Retinal horizontal cells: old cells, old experiments, new results.

M. Piccolino, A. Pignatelli, L. Sbrenna


The study of neural interactions in the vertebrate retina carried out after the pioneering studies of Svaetichin has provided important information on the functioning of nerve circuits in the central nervous system. Recently we have investigated the effects of changes of divalent cation concentration on the synaptic transmission between cones and horizontal cells of the turtle retina. Our results seemed apparently in contrast with the classical Ca2(+)-hypothesis of chemical synaptic transmission. Application of low Ca2+ media resulted in a recovery of synaptic transmission after application of divalent cations such as Ca2+, Zn2+ and Ni2+ traditionally considered as Ca2+ channel antagonists. Moreover, in the absence of exogenous divalent cations, low Ca2+ could result in an increase of transmitter release particularly if Mg2+ was omitted from the perfusing medium.
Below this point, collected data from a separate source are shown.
$ cat config.mk
export PLATFORM = sky130hd
export DESIGN_NAME = demod_decimator
export DESIGN_NICKNAME = d
export VERILOG_FILES = /design/src/rtl/demod_decimator_pkg.sv /design/src/rtl/demod_decimator_sat_trunc.sv /design/src/rtl/demod_decimator.sv
export SDC_FILE = /design/constraint.sdc
export NUM_CORES = 1
export LEC_CHECK = 0
export ABC_AREA = 1
export CORE_ASPECT_RATIO = 1.5
export CORE_MARGIN = 2
export CORE_UTILIZATION = 58
export DETAILED_ROUTE_END_ITERATION = 12
export GPL_TIMING_DRIVEN = 0
export PLACE_DENSITY = 0.83
export SYNTH_ARGS = -nofsm -noshare
export SYNTH_HDL_FRONTEND = slang
export SYNTH_SLANG_ARGS = --single-unit
$ cat constraint.sdc
create_clock -name clk -period 5.85 [get_ports clk]
set_input_delay 1.17 -clock clk [delete_from_list [all_inputs] [get_ports clk]]
set_output_delay 1.17 -clock clk [all_outputs]
set_load 0.05 [all_outputs]
`config.mk`:
```
export PLATFORM = sky130hd
export DESIGN_NAME = ahb_slave_regif_flat
export DESIGN_NICKNAME = d
export VERILOG_FILES = /design/src/rtl/ahb_slave_regif_if.sv /design/src/rtl/ahb_slave_regif.sv /design/src/flat_wrapper.sv
export SDC_FILE = /design/constraint.sdc
export NUM_CORES = 1
export LEC_CHECK = 0
export CORE_UTILIZATION = 30
export CTS_CLUSTER_SIZE = 16
export DETAILED_ROUTE_END_ITERATION = 6
export HOLD_SLACK_MARGIN = 0.06
export REMOVE_ABC_BUFFERS = 1
export SETUP_SLACK_MARGIN = 0.1
export SYNTH_ARGS = -nofsm -noshare
export SYNTH_HDL_FRONTEND = slang
export SYNTH_SLANG_ARGS = --single-unit
```
`constraint.sdc`:
```
create_clock -name Hclk -period 3.2 [get_ports Hclk]
set_input_delay 0.48 -clock Hclk [delete_from_list [all_inputs] [get_ports Hclk]]
set_output_delay 0.48 -clock Hclk [all_outputs]
set_load 0.01 [all_outputs]
```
These apparently paradoxical results can be reconciled with the postulates of the Ca2(+)-hypothesis of synaptic transmission by taking into account the effects of divalent cations on the fixed charges present at the external surface of cell membrane. It is possible that a similar interpretation could also account for the so-called "Ca2(+)-independent" transmission in other structures of the nervous system.